Tuesday, July 13, 2021

Working on balance

Today the breeze is freshening, or the wind is picking up, or some of each. If I were on a trout stream I'd be timing my casts between gusts. Instead, the breeze helped clear the air in the garage after I finished cleaning winter's crud from the side where the Better Half usually parks her Jeep. My side will get some attention tomorrow or the day after or sometime soon. After fifty or sixty years, I'm finally starting to find a balance between "the world will end if this doesn't get done now," and "the longer this gets put off, the more work it will be when it's finally time to tackle it." Sort of like realizing that it's not going to work well to let December's first snow just sit there until it melts come spring.

elderberry bush in the wet spot
elderberry bush in the wet spot
Photo by J. Harrington

The wet spot in the back yard has an elderberry bush in bloom this summer. The Better Half claims she  just scattered a handful of seeds a year or two ago and, as if by magic.... Will it produce berries? Will we get to the berries before the birds? (or the bears?) We'll see. Meanwhile, there's no sign of the blazing star plants or the swamp milkweed I planted several years ago. Perhaps some blooms will appear later this summer, perhaps not. Maybe the competition from the grasses and sedges was too much for them. Maybe the aberrant weather this year put a crimp in their style. Then again, our track record in getting plants to grow where we planted them is even worse than the winning records of most Minnesota professional sports teams, in part due to our four-legged neighbors, like deer and pocket gophers, and  their appetites.

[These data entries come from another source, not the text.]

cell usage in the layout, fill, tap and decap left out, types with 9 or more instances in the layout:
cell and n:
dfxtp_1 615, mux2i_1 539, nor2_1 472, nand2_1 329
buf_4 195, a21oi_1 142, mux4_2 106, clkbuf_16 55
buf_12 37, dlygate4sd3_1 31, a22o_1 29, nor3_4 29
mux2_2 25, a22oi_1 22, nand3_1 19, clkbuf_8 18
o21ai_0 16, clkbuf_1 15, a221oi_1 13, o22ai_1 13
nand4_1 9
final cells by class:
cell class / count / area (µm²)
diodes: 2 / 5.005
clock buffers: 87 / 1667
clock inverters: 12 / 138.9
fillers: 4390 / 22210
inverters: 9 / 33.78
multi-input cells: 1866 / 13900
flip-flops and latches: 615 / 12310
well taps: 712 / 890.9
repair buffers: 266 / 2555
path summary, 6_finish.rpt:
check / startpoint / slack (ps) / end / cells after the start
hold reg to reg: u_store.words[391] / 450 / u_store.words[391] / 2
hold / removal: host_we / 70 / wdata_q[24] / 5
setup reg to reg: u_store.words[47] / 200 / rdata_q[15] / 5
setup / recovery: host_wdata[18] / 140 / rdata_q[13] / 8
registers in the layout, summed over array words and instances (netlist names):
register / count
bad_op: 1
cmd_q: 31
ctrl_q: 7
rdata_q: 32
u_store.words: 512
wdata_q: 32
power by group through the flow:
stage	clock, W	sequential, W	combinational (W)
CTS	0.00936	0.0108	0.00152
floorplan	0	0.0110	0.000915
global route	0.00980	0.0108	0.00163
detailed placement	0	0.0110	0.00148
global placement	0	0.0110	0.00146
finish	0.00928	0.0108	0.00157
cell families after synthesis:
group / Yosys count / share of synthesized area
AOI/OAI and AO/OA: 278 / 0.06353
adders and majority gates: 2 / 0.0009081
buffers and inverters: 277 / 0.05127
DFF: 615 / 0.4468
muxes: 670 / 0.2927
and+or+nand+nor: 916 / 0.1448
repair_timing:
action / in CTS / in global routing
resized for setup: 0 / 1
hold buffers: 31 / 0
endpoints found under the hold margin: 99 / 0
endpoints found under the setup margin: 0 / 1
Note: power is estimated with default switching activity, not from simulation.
File: config.mk
export PLATFORM = sky130hd
export DESIGN_NAME = dir_home_ctrl
export DESIGN_NICKNAME = d
export VERILOG_FILES = /design/src/rtl/dir_pkg.sv /design/src/rtl/dir_line_table.sv /design/src/rtl/dir_backing_mem.sv /design/src/rtl/dir_ack_counter.sv /design/src/rtl/dir_home_ctrl.sv
export SDC_FILE = /design/constraint.sdc
export NUM_CORES = 1
export LEC_CHECK = 0
export BUFFER_PORTS_ARGS = -buffer_cell sky130_fd_sc_hd__clkbuf_2
export CORE_MARGIN = 2
export CORE_UTILIZATION = 55
export DETAILED_ROUTE_END_ITERATION = 16
export PLACE_DENSITY = 0.8
export REMOVE_ABC_BUFFERS = 1
export SLEW_MARGIN = 10
export SYNTH_ARGS = -nofsm -noshare
export SYNTH_HDL_FRONTEND = slang
export SYNTH_HIERARCHICAL = 1
export SYNTH_SLANG_ARGS = --single-unit
File: constraint.sdc
create_clock -name clk -period 5.1 [get_ports clk]
set_clock_uncertainty 0.2 [all_clocks]
set_input_delay 1.02 -clock clk [delete_from_list [all_inputs] [get_ports clk]]
set_output_delay 1.02 -clock clk [all_outputs]
set_load 0.005 [all_outputs]
File: src/rtl/dir_pkg.sv
package dir_pkg;

  typedef enum logic [1:0] {
    L_UNC = 2'd0,
    L_SHD = 2'd1,
    L_MOD = 2'd2
  } line_st_e;

  localparam logic [1:0] RQ_RD  = 2'd0;
  localparam logic [1:0] RQ_RDX = 2'd1;
  localparam logic [1:0] RQ_WB  = 2'd2;

  localparam logic [1:0] RS_INV_ACK = 2'd0;
  localparam logic [1:0] RS_RCL_DAT = 2'd1;
  localparam logic [1:0] RS_FWD_DON = 2'd2;

  localparam logic [2:0] MK_FILL_S = 3'd0;
  localparam logic [2:0] MK_FILL_M = 3'd1;
  localparam logic [2:0] MK_RECALL = 3'd2;
  localparam logic [2:0] MK_FWD_RD = 3'd3;
  localparam logic [2:0] MK_INV    = 3'd4;
  localparam logic [2:0] MK_WB_ACK = 3'd5;

  // number of set bits in a holder vector
  function automatic int count_ones(logic [31:0] v);
    int c;
    c = 0;
    for (int i = 0; i < 32; i++) c += int'(v[i]);
    return c;
  endfunction

  // index of the lowest set bit (0 when none)
  function automatic int lowest_set(logic [31:0] v);
    int p;
    p = 0;
    for (int i = 31; i >= 0; i--) if (v[i]) p = i;
    return p;
  endfunction

  // home copy contents after reset
  function automatic logic [31:0] boot_word(int idx);
    return 32'(idx * 29 + 5);
  endfunction

endpackage

File: src/rtl/dir_line_table.sv
module dir_line_table
  import dir_pkg::*;
#(
  parameter int N_LINES = 4,
  parameter int N_CORES = 4,
  localparam int LW = $clog2(N_LINES),
  localparam int CW = $clog2(N_CORES)
) (
  input  logic               clk,
  input  logic               rst_n,
  input  logic [LW-1:0]      rd_idx,
  output line_st_e           rd_st,
  output logic [CW-1:0]      rd_owner,
  output logic [N_CORES-1:0] rd_sharers,
  input  logic               we,
  input  logic [LW-1:0]      wr_idx,
  input  line_st_e           wr_st,
  input  logic [CW-1:0]      wr_owner,
  input  logic [N_CORES-1:0] wr_sharers
);

  line_st_e           st_q  [N_LINES];
  logic [CW-1:0]      own_q [N_LINES];
  logic [N_CORES-1:0] sh_q  [N_LINES];

  for (genvar g = 0; g < N_LINES; g++) begin : g_entry
    always_ff @(posedge clk) begin
      if (!rst_n) begin
        st_q[g]  <= L_UNC;
        own_q[g] <= '0;
        sh_q[g]  <= '0;
      end else if (we && wr_idx == LW'(g)) begin
        st_q[g]  <= wr_st;
        own_q[g] <= wr_owner;
        sh_q[g]  <= wr_sharers;
      end
    end
  end

  assign rd_st      = st_q[rd_idx];
  assign rd_owner   = own_q[rd_idx];
  assign rd_sharers = sh_q[rd_idx];

  AST_MOD_EXCLUSIVE: assert property (@(posedge clk) disable iff (!rst_n)
    we && wr_st == L_MOD |-> wr_sharers == '0);

endmodule

File: src/rtl/dir_backing_mem.sv
module dir_backing_mem
  import dir_pkg::*;
#(
  parameter int N_LINES = 4,
  parameter int DATA_W  = 8,
  localparam int LW = $clog2(N_LINES)
) (
  input  logic              clk,
  input  logic              rst_n,
  input  logic [LW-1:0]     rd_idx,
  output logic [DATA_W-1:0] rd_data,
  input  logic              we,
  input  logic [LW-1:0]     wr_idx,
  input  logic [DATA_W-1:0] wr_data
);

  logic [DATA_W-1:0] word_q [N_LINES];

  for (genvar g = 0; g < N_LINES; g++) begin : g_word
    always_ff @(posedge clk) begin
      if (!rst_n)                        word_q[g] <= DATA_W'(boot_word(g));
      else if (we && wr_idx == LW'(g))   word_q[g] <= wr_data;
    end
  end

  assign rd_data = word_q[rd_idx];

endmodule

File: src/rtl/dir_ack_counter.sv
module dir_ack_counter #(
  parameter int CNT_W = 3
) (
  input  logic             clk,
  input  logic             rst_n,
  input  logic             load,
  input  logic [CNT_W-1:0] load_val,
  input  logic             dec,
  output logic             zero
);

  logic [CNT_W-1:0] cnt_q;

  always_ff @(posedge clk) begin
    if (!rst_n)    cnt_q <= '0;
    else if (load) cnt_q <= load_val;
    else if (dec)  cnt_q <= cnt_q - CNT_W'(1);
  end

  assign zero = (cnt_q == '0);

  AST_NO_UNDERFLOW: assert property (@(posedge clk) disable iff (!rst_n)
    dec && !load |-> !zero);

endmodule

File: src/rtl/dir_home_ctrl.sv
module dir_home_ctrl
  import dir_pkg::*;
#(
  parameter int N_CORES = 4,
  parameter int N_LINES = 4,
  parameter int DATA_W  = 8
) (
  input  logic                       clk,
  input  logic                       rst_n,
  input  logic                       three_hop,
  input  logic                       req_valid,
  output logic                       req_ready,
  input  logic [1:0]                 req_kind,
  input  logic [$clog2(N_CORES)-1:0] req_src,
  input  logic [$clog2(N_LINES)-1:0] req_line,
  input  logic [DATA_W-1:0]          req_data,
  input  logic                       rsp_valid,
  output logic                       rsp_ready,
  input  logic [1:0]                 rsp_kind,
  input  logic [$clog2(N_CORES)-1:0] rsp_src,
  input  logic [$clog2(N_LINES)-1:0] rsp_line,
  input  logic                       rsp_dirty,
  input  logic [DATA_W-1:0]          rsp_data,
  output logic                       msg_valid,
  input  logic                       msg_ready,
  output logic [2:0]                 msg_kind,
  output logic [$clog2(N_CORES)-1:0] msg_dst,
  output logic [$clog2(N_LINES)-1:0] msg_line,
  output logic [$clog2(N_CORES)-1:0] msg_req,
  output logic [DATA_W-1:0]          msg_data
);

  localparam int CW = $clog2(N_CORES);
  localparam int LW = $clog2(N_LINES);
  localparam int AW = $clog2(N_CORES + 1);
  localparam logic [N_CORES-1:0] BIT0 = N_CORES'(1);

  typedef enum logic [3:0] {
    S_IDLE, S_INV, S_WAIT_ACK, S_FILL, S_RECALL,
    S_WAIT_RCL, S_FWD, S_WAIT_FWD, S_WBACK
  } fsm_e;

  fsm_e               st, nx;
  logic [LW-1:0]      cur_line;
  logic [CW-1:0]      cur_src;
  logic               cur_excl;
  logic [N_CORES-1:0] tgt, nx_tgt;
  logic               race, nx_race;

  // directory entry of the selected line
  logic [LW-1:0]      line_sel;
  line_st_e           t_st;
  logic [CW-1:0]      t_owner;
  logic [N_CORES-1:0] t_sh;
  logic               tbl_we;
  line_st_e           tbl_wst;
  logic [CW-1:0]      tbl_wown;
  logic [N_CORES-1:0] tbl_wsh;

  logic [DATA_W-1:0]  mem_rd;
  logic               mem_we;
  logic [DATA_W-1:0]  mem_wd;

  logic               cnt_load;
  logic [AW-1:0]      cnt_val;
  logic               ack_zero;

  // named internal events
  logic               req_fire, msg_fire;
  logic               ack_hit, rcl_hit, fwd_hit, race_wb, race_now;
  logic [N_CORES-1:0] owner_bit, src_bit, rdx_tgt;
  logic [CW-1:0]      inv_dst;

  assign line_sel  = (st == S_IDLE) ? req_line : cur_line;
  assign owner_bit = BIT0 << t_owner;
  assign src_bit   = BIT0 << cur_src;
  assign rdx_tgt   = ((t_st == L_MOD) ? owner_bit : t_sh) & ~(BIT0 << req_src);
  assign inv_dst   = CW'(lowest_set(32'(tgt)));

  assign race_wb  = (st == S_WAIT_FWD) && req_valid && req_kind == RQ_WB &&
                    req_src == t_owner && req_line == cur_line;
  assign race_now = race || race_wb;
  assign ack_hit  = (st == S_INV || st == S_WAIT_ACK) && rsp_valid &&
                    rsp_kind == RS_INV_ACK && rsp_line == cur_line;
  assign rcl_hit  = (st == S_WAIT_RCL) && rsp_valid && rsp_kind == RS_RCL_DAT &&
                    rsp_src == t_owner && rsp_line == cur_line;
  assign fwd_hit  = (st == S_WAIT_FWD) && rsp_valid && rsp_kind == RS_FWD_DON &&
                    rsp_src == t_owner && rsp_line == cur_line;

  assign req_ready = (st == S_IDLE) || race_wb;
  assign rsp_ready = 1'b1;
  assign req_fire  = req_valid && req_ready;
  assign msg_fire  = msg_valid && msg_ready;

  dir_line_table #(.N_LINES(N_LINES), .N_CORES(N_CORES)) u_table (
    .clk(clk), .rst_n(rst_n), .rd_idx(line_sel),
    .rd_st(t_st), .rd_owner(t_owner), .rd_sharers(t_sh),
    .we(tbl_we), .wr_idx(line_sel), .wr_st(tbl_wst),
    .wr_owner(tbl_wown), .wr_sharers(tbl_wsh)
  );

  dir_backing_mem #(.N_LINES(N_LINES), .DATA_W(DATA_W)) u_mem (
    .clk(clk), .rst_n(rst_n), .rd_idx(cur_line), .rd_data(mem_rd),
    .we(mem_we), .wr_idx(line_sel), .wr_data(mem_wd)
  );

  dir_ack_counter #(.CNT_W(AW)) u_acks (
    .clk(clk), .rst_n(rst_n), .load(cnt_load), .load_val(cnt_val),
    .dec(ack_hit), .zero(ack_zero)
  );

  always_comb begin
    nx       = st;
    nx_tgt   = tgt;
    nx_race  = race;
    tbl_we   = 1'b0;
    tbl_wst  = t_st;
    tbl_wown = t_owner;
    tbl_wsh  = t_sh;
    mem_we   = 1'b0;
    mem_wd   = req_data;
    cnt_load = 1'b0;
    cnt_val  = '0;

    if (ack_hit && rsp_dirty) begin
      mem_we = 1'b1;
      mem_wd = rsp_data;
    end

    unique case (st)
      S_IDLE: if (req_valid) begin
        unique case (req_kind)
          RQ_RD:  nx = (t_st != L_MOD) ? S_FILL : (three_hop ? S_FWD : S_RECALL);
          RQ_RDX: begin
            cnt_load = 1'b1;
            cnt_val  = AW'(count_ones(32'(rdx_tgt)));
            nx_tgt   = rdx_tgt;
            nx       = (rdx_tgt == '0) ? S_FILL : S_INV;
          end
          RQ_WB: if (t_st == L_MOD && t_owner == req_src) begin
            mem_we   = 1'b1;
            mem_wd   = req_data;
            tbl_we   = 1'b1;
            tbl_wst  = L_UNC;
            tbl_wown = '0;
            tbl_wsh  = '0;
            nx       = S_WBACK;
          end
          default: ;
        endcase
      end
      S_INV: if (msg_fire) begin
        nx_tgt = tgt & ~(BIT0 << inv_dst);
        if (nx_tgt == '0) nx = S_WAIT_ACK;
      end
      S_WAIT_ACK: if (ack_zero) nx = S_FILL;
      S_FILL: if (msg_fire) begin
        tbl_we = 1'b1;
        if (cur_excl) begin
          tbl_wst  = L_MOD;
          tbl_wown = cur_src;
          tbl_wsh  = '0;
        end else begin
          tbl_wst  = L_SHD;
          tbl_wsh  = t_sh | src_bit;
        end
        nx = S_IDLE;
      end
      S_RECALL: if (msg_fire) nx = S_WAIT_RCL;
      S_WAIT_RCL: if (rcl_hit) begin
        mem_we  = 1'b1;
        mem_wd  = rsp_data;
        tbl_we  = 1'b1;
        tbl_wst = L_SHD;
        tbl_wsh = owner_bit;
        nx      = S_FILL;
      end
      S_FWD: if (msg_fire) begin
        nx_race = 1'b0;
        nx      = S_WAIT_FWD;
      end
      S_WAIT_FWD: begin
        if (race_wb) begin
          mem_we  = 1'b1;
          mem_wd  = req_data;
          nx_race = 1'b1;
        end
        if (fwd_hit) begin
          if (!race_now) begin
            mem_we = 1'b1;
            mem_wd = rsp_data;
          end
          tbl_we  = 1'b1;
          tbl_wst = L_SHD;
          tbl_wsh = src_bit | (race_now ? '0 : owner_bit);
          nx_race = 1'b0;
          nx      = S_IDLE;
        end
      end
      S_WBACK: if (msg_fire) nx = S_IDLE;
      default: nx = S_IDLE;
    endcase
  end

  always_ff @(posedge clk) begin
    if (!rst_n) begin
      st       <= S_IDLE;
      cur_line <= '0;
      cur_src  <= '0;
      cur_excl <= 1'b0;
      tgt      <= '0;
      race     <= 1'b0;
    end else begin
      st   <= nx;
      tgt  <= nx_tgt;
      race <= nx_race;
      if (st == S_IDLE && req_fire) begin
        cur_line <= req_line;
        cur_src  <= req_src;
        cur_excl <= (req_kind == RQ_RDX);
      end
    end
  end

  always_comb begin
    msg_valid = 1'b0;
    msg_kind  = MK_FILL_S;
    msg_dst   = cur_src;
    msg_data  = '0;
    unique case (st)
      S_INV:    begin msg_valid = 1'b1; msg_kind = MK_INV;    msg_dst = inv_dst; end
      S_FILL:   begin msg_valid = 1'b1; msg_kind = cur_excl ? MK_FILL_M : MK_FILL_S;
                      msg_data = mem_rd; end
      S_RECALL: begin msg_valid = 1'b1; msg_kind = MK_RECALL; msg_dst = t_owner; end
      S_FWD:    begin msg_valid = 1'b1; msg_kind = MK_FWD_RD; msg_dst = t_owner; end
      S_WBACK:  begin msg_valid = 1'b1; msg_kind = MK_WB_ACK; end
      default: ;
    endcase
  end

  assign msg_line = cur_line;
  assign msg_req  = cur_src;

  AST_INV_TO_HOLDER: assert property (@(posedge clk) disable iff (!rst_n)
    msg_valid && msg_kind == MK_INV |->
      t_sh[msg_dst] || (t_st == L_MOD && t_owner == msg_dst));
  AST_OWNER_TARGETED: assert property (@(posedge clk) disable iff (!rst_n)
    msg_valid && (msg_kind == MK_RECALL || msg_kind == MK_FWD_RD) |->
      t_st == L_MOD && t_owner == msg_dst);
  AST_FILLM_AFTER_ACKS: assert property (@(posedge clk) disable iff (!rst_n)
    msg_valid && msg_kind == MK_FILL_M |-> ack_zero);
  AST_WBACK_UNCACHED: assert property (@(posedge clk) disable iff (!rst_n)
    msg_valid && msg_kind == MK_WB_ACK |-> t_st == L_UNC);
  AST_BUSY_HOLDS_REQ: assert property (@(posedge clk) disable iff (!rst_n)
    req_fire && st != S_IDLE |-> st == S_WAIT_FWD && req_kind == RQ_WB);
  AST_MSG_HOLD: assert property (@(posedge clk) disable iff (!rst_n)
    msg_valid && !msg_ready |=> msg_valid && $stable(msg_kind) &&
      $stable(msg_dst) && $stable(msg_data));

endmodule

==> impl_metrics.ini <==
[status]
outcome = complete, no violations

[layout]
areaGrowthSynthToFinish_pct = 12.7
layout.nets = 556
antenna_cells = 0
layout-drive-gt1-share_pct = 24.0
final_area_um2 = 5510

[floorplan]
rows = 34
die_area_um2 = 9660
start_util_pct = 56.4
ios = 55
coreArea_um2 = 8680
die_w_um = 98.3
die_h_um = 98.3

[clock_tree]
post_cts_buffers = 0
numCtsBuffers = 9
clock-sinks = 81
cts-resized-gates = 0
cts.clk_slew.worst_paths_ns = 0.08
cts_root_buf = clkbuf_8
cts_tree = built
clk_latency_ns = 0.35
htree_levels = 3
clk_path_buf_depth = 2
ctsHoldBuffers = 0

[timing]
fin_crit_sh_pct = 93.2
slew_headroom_pct = 43.8
slew_viol_final = 0
hold_violations = 0
min_period_ns = 4.75
rsz0062_at_grt = false
worst_slack_ns = 0.349
setup_viol = 0
fmax_mhz = 210
tns_ns = 0
worstMarginPinSlew_ns = 0.837
hold_slack_ns = 0.281

[synthesis]
synthCells = 448
synth_edf_count = 64
synth_area_um2 = 4890
ys.flop_type = edfxtp_1
ys_seq_elements = 81
async_reset_ff_share_pct = 0
synth_area_leaders = edfxtp_1 (39%), and2_1 (8.6%), mux4_2 (7.4%), dfxtp_1 (7.0%), nand2_1 (3.1%)
ys_types = 68
syn_area_per_cell_um2 = 10.9
ys_seq_area_share_pct = 46.3
synth.most_common_cell = and2_1
synth_commonest_cells = and2_1 (67), edfxtp_1 (64), nand2_1 (41), inv_1 (20), o21ai_0 (19)
synth_top_area_share_pct = 39.3
yosys_warnings = 6
synth_top_area_cell = edfxtp_1

[setup_path]
cp_num_cells = 10
end_kind = output pin
crit_top_cell = nand2_1
crit_fanout = 18
required_ns = 3.88
cp_cell_sequence = nor2_1 -> nand2_1 -> nand2_1 -> nand2_1 -> mux4_2 -> xor2_1 -> nor3_1 -> nand2_1 -> nand2_1 -> clkbuf_2
r2r_cells = 12
setup.worst_path.start_class = flop
critPathKind = flop to output pin
crit_family = simple AND/OR/NAND/NOR gates
critPathSlowestCell = dfxtp_1
worst-path-buf-inv = 1
worstPathArrival_ns = 3.53
slowest_delay_ns = 0.70

[worst_hold_path]
hold_depth = 2
hp-class = flop to flop

[pwr]
ir_worst_vdd_v = 0.000161
p_leak_nw = 2.09
p_per_area_nw_per_um2 = 359
total_power_mw = 1.98

[place]
pre_cts_ws_ns = 0.409
place.gp.congestion = 0.892
dp_hpwl_um = 8220
port_buffers = 53
place_area_um2 = 5320

[global_routing]
overflow = 0
grt.total_usage_pct = 23.8
grt_start_max_net_pins = 27
grt_pass1_vias = 3619
grt_pass1_wl_um = 18100
antenna_found_initial = 0

[drt]
ant_nets = 0
via_per_inst = 5.88
first_pass_iters = 4
drc_errors = 0
drt_iter0_markers = 187
routedWlPerCell_um = 17.9
vias = 3673
wl_um = 11200

[flow_run]
maxCapViolations = 0
==> cells in the final DEF, fill, tap and decap left out, drive strengths merged, types with 3 or more instances in the layout <==
cell type and n:
and2 67, edfxtp 64, clkbuf 62, nand2 41, buf 21, inv 21, o21ai 19, nand3 18
dfxtp 17, mux4 16, a21oi 15, nand2b 15, nor2 13, mux2 9, xnor2 8, ha 8
or2 7, o31ai 7, nor3 6, nor2b 5, mux2i 5, o211ai 5, clkinv 5, and4b 4
xor2 3, and3 3, nand3b 3, o31a 3, o21a 3, a211oi 3, nor4 3, nor4b 3
==> sequential cells by signal, summed over array words and instances, names as in the netlist, 2 cells and up <==
signal / flops
tgt: 4
st: 4
msg_line: 2
u_table/own_q: 8
u_table/st_q: 8
msg_req: 2
u_mem/word_q: 32
u_table/sh_q: 16
u_acks/cnt_q: 3
==> tightest hold or removal path: cells and delay by family, from the launching register on <==
| kind | cells | cell delay [ns] |
|---|---|---|
| AO/OA/AOI/OAI | 1 | 0.06 |
| flip-flops | 1 | 0.32 |
| AND/OR/NAND/NOR | 1 | 0.06 |
==> logic make-up after synthesis <==
kind of cell	share of synthesized area, %
other	0.0767
flip-flops	46.3
adder cells (fa/ha/maj)	2.46
buffers and inverters	4.30
AND/OR/NAND/NOR	24.1
multiplexers	10.5
XOR/XNOR	1.97
AO/OA/AOI/OAI	10.4
==> power by group <==
group	switching, mW	leakage [nW]	internal (mW)
Combinational	0.450	1.25	0.322
Clock	0.258	0.0888	0.185
Sequential	0.0225	0.749	0.744
Total	0.730	2.09	1.25
==> metal layers <==
metal	wire length, um	track usage (%)	part of all wire (%)
met1	4680	30.7	42
met2	5860	41.6	52
met3	504	3.36	4.5
met4	121	7.48	1.1
met5	0	0	0
==> worst paths after layout <==
path | startpoint | to | slack [ns]
setup / recovery | st[3] | req_ready | 0.35
hold reg to reg | race | race | 0.28
hold / removal | race | race | 0.28
setup reg to reg | st[3] | u_mem/word_q[3][7] | 0.60
==> stage by stage <==
step	std cells	util [%]
final	625	63.5
after global routing	625	63.5
after CTS	625	63.5
after detailed placement	609	61.3
after global placement	609	61.3
after floorplan	427	-
==> cell type report <==
cell class,count,area (um2)
fill,694,3160
multi-input combinational,325,2420
sequential,81,2260
timing repair buffer,74,423
tap,108,135
clock buffer,9,124
inverter,21,78.8
clock inverter,7,66.3
No activity file was read; power rests on OpenSTA's default activity.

swamp milkweed from a past year
swamp milkweed from a past year
Photo by J. Harrington



Planting the Meadow



I leave the formal garden of schedules 
where hours hedge me, clip the errant sprigs 
of thought, and day after day, a boxwood 
topiary hunt chases a green fox 
never caught. No voice calls me to order 
as I enter a dream of meadow, kneel 
to earth and, moving east to west, second 
the motion only of the sun. I plant 
frail seedlings in the unplowed field, trusting 
the wildness hidden in their hearts. Spring light 
sprawls across false indigo and hyssop, 
daisies, flax. Clouds form, dissolve, withhold 
or promise rain. In time, outside of time, 
the unkempt afternoons fill up with flowers.